Het aandeel mannen in het basisonderwijs daalt al sinds de jaren tachtig van de vorige eeuw, toen de opleiding voor leerkracht van de lagere school (pa) en de opleiding voor kleuterleidsters (ok) samengingen in de pabo. Dat gebeurde in de tijd dat de kleuterschool en de lagere school opgingen in het basisonderwijs. Overigens is de oververtegenwoordiging van vrouwen in het basisonderwijs geen verschijnsel dat zich alleen in Nederland voordoet; het komt in heel Europa voor.
Op dit moment stijgt het percentage mannelijke studenten op de pabo licht. Dat bedraagt op 20 procent. In 2005 was het percentage nog 15. Overigens verlaten wel meer mannen de pabo zonder diploma dan vrouwen.
De fracties van PvdA, D66, ChristenUnie en SGP zouden graag maatregelen nemen om meer mannen voor de klas te krijgen in het onderwijs.
Dat bleek dinsdagmiddag tijdens een bijeenkomst in de Tweede Kamer die was georganiseerd door CU-Kamerlid Bruins.
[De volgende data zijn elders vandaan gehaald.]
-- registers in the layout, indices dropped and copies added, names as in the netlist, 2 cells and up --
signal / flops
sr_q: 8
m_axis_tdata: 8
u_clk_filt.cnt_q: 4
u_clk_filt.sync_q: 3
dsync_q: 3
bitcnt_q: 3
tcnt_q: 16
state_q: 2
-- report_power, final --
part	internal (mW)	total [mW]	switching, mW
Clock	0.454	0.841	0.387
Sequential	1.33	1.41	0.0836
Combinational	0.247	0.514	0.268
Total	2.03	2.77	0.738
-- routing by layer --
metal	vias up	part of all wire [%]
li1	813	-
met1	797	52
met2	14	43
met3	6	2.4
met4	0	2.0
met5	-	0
--- config.mk ---
export PLATFORM = sky130hd
export DESIGN_NAME = dht11_sensor_emu
export DESIGN_NICKNAME = d
export VERILOG_FILES = /design/src/rtl/dht11_pkg.sv /design/src/rtl/dht_line_sync.sv /design/src/rtl/dht11_sensor_emu.sv
export SDC_FILE = /design/constraint.sdc
export NUM_CORES = 1
export LEC_CHECK = 0
export CAP_MARGIN = 20
export CORE_UTILIZATION = 55
export CTS_BUF_LIST = sky130_fd_sc_hd__clkbuf_4
export DETAILED_ROUTE_END_ITERATION = 10
export DONT_BUFFER_PORTS = 1
export HOLD_SLACK_MARGIN = 0.05
export PLACE_DENSITY = 0.82
export SYNTH_ARGS = -nofsm -noshare
export SYNTH_HDL_FRONTEND = slang
export SYNTH_HIERARCHICAL = 1
export SYNTH_SLANG_ARGS = --single-unit
--- constraint.sdc ---
create_clock -name clk -period 7.4 [get_ports clk]
set_clock_uncertainty 0.2 [all_clocks]
set_input_delay 0.74 -clock clk [delete_from_list [all_inputs] [get_ports clk]]
set_output_delay 0.74 -clock clk [all_outputs]
set_load 0.005 [all_outputs]
<file path="config.mk">
export PLATFORM = sky130hd
export DESIGN_NAME = adder_share_arbiter
export DESIGN_NICKNAME = d
export VERILOG_FILES = /design/src/rtl/adder_share_arbiter.sv
export SDC_FILE = /design/constraint.sdc
export NUM_CORES = 1
export LEC_CHECK = 0
export ABC_AREA = 1
export CAP_MARGIN = 40
export CORE_ASPECT_RATIO = 1.4
export CORE_MARGIN = 4
export CORE_UTILIZATION = 45
export DETAILED_ROUTE_END_ITERATION = 12
export PLACE_DENSITY = 0.8
export RECOVER_POWER = 25
export SLEW_MARGIN = 20
export SYNTH_ARGS = -nofsm -noshare
export SYNTH_HDL_FRONTEND = slang
export SYNTH_SLANG_ARGS = --single-unit
</file>
<file path="constraint.sdc">
create_clock -name clk -period 3.9 [get_ports clk]
set_clock_uncertainty 0.15 [all_clocks]
set_input_delay 0.78 -clock clk [delete_from_list [all_inputs] [get_ports clk]]
set_output_delay 0.78 -clock clk [all_outputs]
set_load 0.05 [all_outputs]
</file>
==> src/rtl/fwd_scoreboard_mux.sv <==
// Operand forwarding between ID and EX: shift-register scoreboard of
// in-flight writers plus one priority selector per source operand.
module fwd_scoreboard_mux
  import fwd_pkg::*;
#(
  parameter int XLEN             = 32,
  parameter int DEPTH            = 3,
  parameter int NUM_SRC          = 2,
  parameter int LOAD_READY_STAGE = 2,
  localparam int SELW            = sel_width(DEPTH)
) (
  input  logic                      clk,
  input  logic                      rst,
  input  logic                      issue_valid_i,
  input  logic                      issue_we_i,
  input  logic [4:0]                issue_rd_i,
  input  logic                      issue_is_load_i,
  input  logic                      flush_i,
  input  logic [NUM_SRC*5-1:0]      rs_i,
  input  logic [NUM_SRC-1:0]        rs_used_i,
  input  logic [NUM_SRC*XLEN-1:0]   rf_data_i,
  input  logic [DEPTH*XLEN-1:0]     stage_data_i,
  output logic [NUM_SRC*XLEN-1:0]   op_o,
  output logic [NUM_SRC*SELW-1:0]   fwd_sel_o,
  output logic                      stall_o
);

  sb_entry_t [DEPTH-1:0] entries;
  logic [NUM_SRC-1:0]    hazard;
  logic                  stall;

  // A stalled or flushed ID slot enters as a bubble; flush also kills EX.
  always_ff @(posedge clk) begin
    if (rst) begin
      entries <= '0;
    end else begin
      entries[0] <= '{valid:   issue_valid_i & ~stall & ~flush_i,
                      we:      issue_we_i,
                      rd:      issue_rd_i,
                      is_load: issue_is_load_i};
      for (int k = 1; k < DEPTH; k++) begin
        entries[k] <= (k == 1 && flush_i) ? sb_entry_t'('0) : entries[k-1];
      end
    end
  end

  for (genvar s = 0; s < NUM_SRC; s++) begin : g_src
    fwd_prio_sel #(
      .XLEN             (XLEN),
      .DEPTH            (DEPTH),
      .LOAD_READY_STAGE (LOAD_READY_STAGE),
      .SELW             (SELW)
    ) u_sel (
      .entries    (entries),
      .rs         (rs_i[s*5 +: 5]),
      .rf_data    (rf_data_i[s*XLEN +: XLEN]),
      .stage_data (stage_data_i),
      .op         (op_o[s*XLEN +: XLEN]),
      .sel        (fwd_sel_o[s*SELW +: SELW]),
      .hazard     (hazard[s])
    );
  end

  // The ID instruction is dead during a flush, so it never stalls.
  assign stall   = (|(hazard & rs_used_i)) & ~flush_i;
  assign stall_o = stall;

endmodule
## config.mk

```make
export PLATFORM = sky130hd
export DESIGN_NAME = wb_port_arbiter
export DESIGN_NICKNAME = d
export VERILOG_FILES = /design/src/rtl/wb_defs_pkg.sv /design/src/rtl/wb_pend_fifo.sv /design/src/rtl/wb_port_arbiter.sv
export SDC_FILE = /design/constraint.sdc
export NUM_CORES = 1
export LEC_CHECK = 0
export CAP_MARGIN = 10
export CORE_UTILIZATION = 54
export DETAILED_ROUTE_END_ITERATION = 8
export PLACE_DENSITY_LB_ADDON = 0.15
export SLEW_MARGIN = 20
export SYNTH_ARGS = -nofsm -noshare
export SYNTH_HDL_FRONTEND = slang
export SYNTH_SLANG_ARGS = --single-unit
```

## constraint.sdc

```tcl
create_clock -name clk -period 4.5 [get_ports clk]
set_input_delay 0.9 -clock clk [delete_from_list [all_inputs] [get_ports clk]]
set_output_delay 0.9 -clock clk [all_outputs]
set_load 0.02 [all_outputs]
```
==> config.mk <==
export PLATFORM = sky130hd
export DESIGN_NAME = ahb_sram_if_flat
export DESIGN_NICKNAME = d
export VERILOG_FILES = /design/src/rtl/ahb_sram_pkg.sv /design/src/rtl/ahb_sram_bus_if.sv /design/src/rtl/ahb_sram_lane_dec.sv /design/src/rtl/ahb_sram_if.sv /design/src/flat_wrapper.sv
export SDC_FILE = /design/constraint.sdc
export NUM_CORES = 1
export LEC_CHECK = 0
export BUFFER_PORTS_ARGS = -buffer_cell sky130_fd_sc_hd__buf_2
export CORE_ASPECT_RATIO = 0.5
export CORE_MARGIN = 5
export CORE_UTILIZATION = 34
export DETAILED_ROUTE_END_ITERATION = 16
export PLACE_DENSITY = 0.8
export SLEW_MARGIN = 30
export SYNTH_ARGS = -nofsm -noshare
export SYNTH_HDL_FRONTEND = slang
export SYNTH_HIERARCHICAL = 1
export SYNTH_SLANG_ARGS = --single-unit
==> constraint.sdc <==
create_clock -name hclk -period 2.7 [get_ports hclk]
set_input_delay 0.675 -clock hclk [delete_from_list [all_inputs] [get_ports hclk]]
set_output_delay 0.675 -clock hclk [all_outputs]
set_load 0.02 [all_outputs]
==> src/rtl/ahb_sram_pkg.sv <==
// Shared encodings, state type and SRAM geometry for the AHB-to-SRAM front end.
package ahb_sram_pkg;

  localparam int unsigned SRAM_AW = 13;

  localparam logic [1:0] HTRANS_IDLE   = 2'b00;
  localparam logic [1:0] HTRANS_BUSY   = 2'b01;
  localparam logic [1:0] HTRANS_NONSEQ = 2'b10;
  localparam logic [1:0] HTRANS_SEQ    = 2'b11;

  localparam logic [2:0] HSIZE_BYTE = 3'd0;
  localparam logic [2:0] HSIZE_HALF = 3'd1;
  localparam logic [2:0] HSIZE_WORD = 3'd2;

  localparam logic [1:0] HRESP_OKAY  = 2'b00;
  localparam logic [1:0] HRESP_ERROR = 2'b01;

  typedef enum logic [2:0] {
    StIdle,
    StRd,
    StWr,
    StRdStall,
    StErr1,
    StErr2
  } state_e;

endpackage

==> src/rtl/ahb_sram_bus_if.sv <==
// AHB-Lite slave signals plus the two-bank byte-lane SRAM control/data bundle.
interface ahb_sram_bus_if;
  import ahb_sram_pkg::*;

  logic               hsel;
  logic [31:0]        haddr;
  logic [1:0]         htrans;
  logic               hwrite;
  logic [2:0]         hsize;
  logic [31:0]        hwdata;
  logic               hready;
  logic               hready_resp;
  logic [1:0]         hresp;
  logic [31:0]        hrdata;

  logic [3:0]         bank0_cen;
  logic [3:0]         bank1_cen;
  logic               sram_w_en;
  logic [SRAM_AW-1:0] sram_addr;
  logic [31:0]        sram_data;
  logic [7:0]         sram_q0, sram_q1, sram_q2, sram_q3;
  logic [7:0]         sram_q4, sram_q5, sram_q6, sram_q7;

  modport slave (
    input  hsel, haddr, htrans, hwrite, hsize, hwdata, hready,
    input  sram_q0, sram_q1, sram_q2, sram_q3, sram_q4, sram_q5, sram_q6, sram_q7,
    output hready_resp, hresp, hrdata,
    output bank0_cen, bank1_cen, sram_w_en, sram_addr, sram_data
  );

  modport master (
    output hsel, haddr, htrans, hwrite, hsize, hwdata, hready,
    output sram_q0, sram_q1, sram_q2, sram_q3, sram_q4, sram_q5, sram_q6, sram_q7,
    input  hready_resp, hresp, hrdata,
    input  bank0_cen, bank1_cen, sram_w_en, sram_addr, sram_data
  );

endinterface

==> src/rtl/ahb_sram_lane_dec.sv <==
// Decodes transfer size and low address bits into legality and a byte-lane mask.
module ahb_sram_lane_dec
  import ahb_sram_pkg::*;
(
  input  logic [2:0] hsize_i,
  input  logic [1:0] addr_lo_i,
  output logic       legal_o,
  output logic [3:0] mask_o
);

  always_comb begin
    legal_o = 1'b0;
    mask_o  = 4'h0;
    case (hsize_i)
      HSIZE_BYTE: begin
        legal_o = 1'b1;
        mask_o  = 4'b0001 << addr_lo_i;
      end
      HSIZE_HALF: begin
        legal_o = ~addr_lo_i[0];
        mask_o  = addr_lo_i[1] ? 4'b1100 : 4'b0011;
      end
      HSIZE_WORD: begin
        legal_o = (addr_lo_i == 2'b00);
        mask_o  = 4'hF;
      end
      default: ;
    endcase
  end

endmodule

==> src/rtl/ahb_sram_if.sv <==
// AHB-Lite slave front end: zero-wait reads, data-phase writes, one-cycle stall on
// write-then-read, two-cycle ERROR for illegal size/alignment.
module ahb_sram_if
  import ahb_sram_pkg::*;
(
  input logic           hclk,
  input logic           hresetn,
  ahb_sram_bus_if.slave bus
);

  state_e             state_q, state_d;
  logic [SRAM_AW-1:0] addr_q, addr_d;
  logic               bank_q, bank_d;
  logic [3:0]         mask_q, mask_d;

  logic               apv, legal, hbank;
  logic [3:0]         lane_mask;
  logic [SRAM_AW-1:0] haddr_word;

  logic               acc_bank, sram_w_en, hready_resp;
  logic [3:0]         acc_cen, bank0_cen, bank1_cen;
  logic [SRAM_AW-1:0] sram_addr;
  logic [31:0]        sram_data, hrdata;
  logic [1:0]         hresp;
  logic               sample;

  logic unused_bus;
  assign unused_bus = ^{bus.haddr[31:SRAM_AW+3], bus.htrans[0]};

  ahb_sram_lane_dec u_lane_dec (
    .hsize_i   (bus.hsize),
    .addr_lo_i (bus.haddr[1:0]),
    .legal_o   (legal),
    .mask_o    (lane_mask)
  );

  assign apv        = bus.hsel & bus.hready & bus.htrans[1];
  assign haddr_word = bus.haddr[SRAM_AW+1:2];
  assign hbank      = bus.haddr[SRAM_AW+2];

  always_comb begin
    state_d     = state_q;
    addr_d      = addr_q;
    bank_d      = bank_q;
    mask_d      = mask_q;
    acc_bank    = 1'b0;
    acc_cen     = 4'hF;
    sram_w_en   = 1'b1;
    sram_addr   = '0;
    sram_data   = 32'h0;
    hready_resp = 1'b1;
    hresp       = HRESP_OKAY;
    hrdata      = 32'h0;
    sample      = 1'b0;

    unique case (state_q)
      StIdle, StErr2: sample = 1'b1;
      StRd: begin
        sample = 1'b1;
        hrdata = bank_q ? {bus.sram_q7, bus.sram_q6, bus.sram_q5, bus.sram_q4}
                        : {bus.sram_q3, bus.sram_q2, bus.sram_q1, bus.sram_q0};
      end
      StWr: begin
        sample    = 1'b1;
        sram_addr = addr_q;
        acc_bank  = bank_q;
        acc_cen   = ~mask_q;
        sram_w_en = 1'b0;
        sram_data = bus.hwdata;
      end
      StRdStall: begin
        sram_addr   = addr_q;
        acc_bank    = bank_q;
        acc_cen     = 4'h0;
        hready_resp = 1'b0;
        state_d     = StRd;
      end
      StErr1: begin
        hready_resp = 1'b0;
        hresp       = HRESP_ERROR;
        state_d     = StErr2;
      end
      default: state_d = StIdle;
    endcase

    if (state_q == StErr2) hresp = HRESP_ERROR;

    if (sample) begin
      state_d = StIdle;
      if (apv && !legal) begin
        state_d = StErr1;
      end else if (apv && bus.hwrite) begin
        addr_d  = haddr_word;
        bank_d  = hbank;
        mask_d  = lane_mask;
        state_d = StWr;
      end else if (apv) begin
        addr_d = haddr_word;
        bank_d = hbank;
        // The SRAM port is busy with the write, so replay the read next cycle.
        if (state_q == StWr) begin
          state_d = StRdStall;
        end else begin
          state_d   = StRd;
          sram_addr = haddr_word;
          acc_bank  = hbank;
          acc_cen   = 4'h0;
        end
      end
    end

    bank0_cen = acc_bank ? 4'hF : acc_cen;
    bank1_cen = acc_bank ? acc_cen : 4'hF;

    if (!hresetn) begin
      bank0_cen = 4'hF;
      bank1_cen = 4'hF;
      sram_w_en = 1'b1;
      sram_addr = '0;
      sram_data = 32'h0;
    end
  end

  always_ff @(posedge hclk or negedge hresetn) begin
    if (!hresetn) begin
      state_q <= StIdle;
      addr_q  <= '0;
      bank_q  <= 1'b0;
      mask_q  <= 4'h0;
    end else begin
      state_q <= state_d;
      addr_q  <= addr_d;
      bank_q  <= bank_d;
      mask_q  <= mask_d;
    end
  end

  assign bus.bank0_cen   = bank0_cen;
  assign bus.bank1_cen   = bank1_cen;
  assign bus.sram_w_en   = sram_w_en;
  assign bus.sram_addr   = sram_addr;
  assign bus.sram_data   = sram_data;
  assign bus.hready_resp = hready_resp;
  assign bus.hresp       = hresp;
  assign bus.hrdata      = hrdata;

endmodule

==> src/flat_wrapper.sv <==
// flat-port wrapper written by rule: the top's interface ports become plain ports
module ahb_sram_if_flat import ahb_sram_pkg::*;
  (hclk, hresetn, bus_hsel, bus_haddr, bus_htrans, bus_hwrite, bus_hsize, bus_hwdata, bus_hready, bus_sram_q0, bus_sram_q1, bus_sram_q2, bus_sram_q3, bus_sram_q4, bus_sram_q5, bus_sram_q6, bus_sram_q7, bus_hready_resp, bus_hresp, bus_hrdata, bus_bank0_cen, bus_bank1_cen, bus_sram_w_en, bus_sram_addr, bus_sram_data);
  ahb_sram_bus_if bus_i ();
  input logic hclk;
  input logic hresetn;
  input wire logic [$bits(bus_i.hsel)-1:0] bus_hsel;
  input wire logic [$bits(bus_i.haddr)-1:0] bus_haddr;
  input wire logic [$bits(bus_i.htrans)-1:0] bus_htrans;
  input wire logic [$bits(bus_i.hwrite)-1:0] bus_hwrite;
  input wire logic [$bits(bus_i.hsize)-1:0] bus_hsize;
  input wire logic [$bits(bus_i.hwdata)-1:0] bus_hwdata;
  input wire logic [$bits(bus_i.hready)-1:0] bus_hready;
  input wire logic [$bits(bus_i.sram_q0)-1:0] bus_sram_q0;
  input wire logic [$bits(bus_i.sram_q1)-1:0] bus_sram_q1;
  input wire logic [$bits(bus_i.sram_q2)-1:0] bus_sram_q2;
  input wire logic [$bits(bus_i.sram_q3)-1:0] bus_sram_q3;
  input wire logic [$bits(bus_i.sram_q4)-1:0] bus_sram_q4;
  input wire logic [$bits(bus_i.sram_q5)-1:0] bus_sram_q5;
  input wire logic [$bits(bus_i.sram_q6)-1:0] bus_sram_q6;
  input wire logic [$bits(bus_i.sram_q7)-1:0] bus_sram_q7;
  output wire logic [$bits(bus_i.hready_resp)-1:0] bus_hready_resp;
  output wire logic [$bits(bus_i.hresp)-1:0] bus_hresp;
  output wire logic [$bits(bus_i.hrdata)-1:0] bus_hrdata;
  output wire logic [$bits(bus_i.bank0_cen)-1:0] bus_bank0_cen;
  output wire logic [$bits(bus_i.bank1_cen)-1:0] bus_bank1_cen;
  output wire logic [$bits(bus_i.sram_w_en)-1:0] bus_sram_w_en;
  output wire logic [$bits(bus_i.sram_addr)-1:0] bus_sram_addr;
  output wire logic [$bits(bus_i.sram_data)-1:0] bus_sram_data;
  assign bus_i.hsel = bus_hsel;
  assign bus_i.haddr = bus_haddr;
  assign bus_i.htrans = bus_htrans;
  assign bus_i.hwrite = bus_hwrite;
  assign bus_i.hsize = bus_hsize;
  assign bus_i.hwdata = bus_hwdata;
  assign bus_i.hready = bus_hready;
  assign bus_i.sram_q0 = bus_sram_q0;
  assign bus_i.sram_q1 = bus_sram_q1;
  assign bus_i.sram_q2 = bus_sram_q2;
  assign bus_i.sram_q3 = bus_sram_q3;
  assign bus_i.sram_q4 = bus_sram_q4;
  assign bus_i.sram_q5 = bus_sram_q5;
  assign bus_i.sram_q6 = bus_sram_q6;
  assign bus_i.sram_q7 = bus_sram_q7;
  assign bus_hready_resp = bus_i.hready_resp;
  assign bus_hresp = bus_i.hresp;
  assign bus_hrdata = bus_i.hrdata;
  assign bus_bank0_cen = bus_i.bank0_cen;
  assign bus_bank1_cen = bus_i.bank1_cen;
  assign bus_sram_w_en = bus_i.sram_w_en;
  assign bus_sram_addr = bus_i.sram_addr;
  assign bus_sram_data = bus_i.sram_data;
  ahb_sram_if u_core (.hclk(hclk), .hresetn(hresetn), .bus(bus_i));
endmodule
[config.mk]
export PLATFORM = sky130hd
export DESIGN_NAME = shot_sequencer
export DESIGN_NICKNAME = d
export VERILOG_FILES = /design/src/rtl/shot_sequencer.sv
export SDC_FILE = /design/constraint.sdc
export NUM_CORES = 1
export LEC_CHECK = 0
export BUFFER_PORTS_ARGS = -buffer_cell sky130_fd_sc_hd__buf_2
export CELL_PAD_IN_SITES_DETAIL_PLACEMENT = 2
export CELL_PAD_IN_SITES_GLOBAL_PLACEMENT = 2
export CORE_MARGIN = 8
export CORE_UTILIZATION = 32
export CTS_BUF_LIST = sky130_fd_sc_hd__clkbuf_8
export CTS_CLUSTER_SIZE = 10
export DETAILED_ROUTE_END_ITERATION = 6
export PLACE_DENSITY_LB_ADDON = 0.1
export SLEW_MARGIN = 30
export SYNTH_ARGS = -nofsm -noshare
export SYNTH_HDL_FRONTEND = slang
export SYNTH_SLANG_ARGS = --single-unit
export TNS_END_PERCENT = 30
[constraint.sdc]
create_clock -name clk -period 3.5 [get_ports clk]
set_input_delay 0.35 -clock clk [delete_from_list [all_inputs] [get_ports clk]]
set_output_delay 0.35 -clock clk [all_outputs]
set_load 0.05 [all_outputs]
Enkele tientallen mannelijke leerkrachten overhandigden de Kamerleden grote vellen papier waarop basisschoolleerlingen aangeven waarom ze graag een meester voor de klas willen.
De meesters gaven aan dat een leerkracht in het basisonderwijs het imago heeft van „een truttenberoep.” Ze pleiten voor meer fulltimebanen, een beter salaris en de mogelijkheid om specialist te worden in bepaalde vakken, zoals gymnastiek.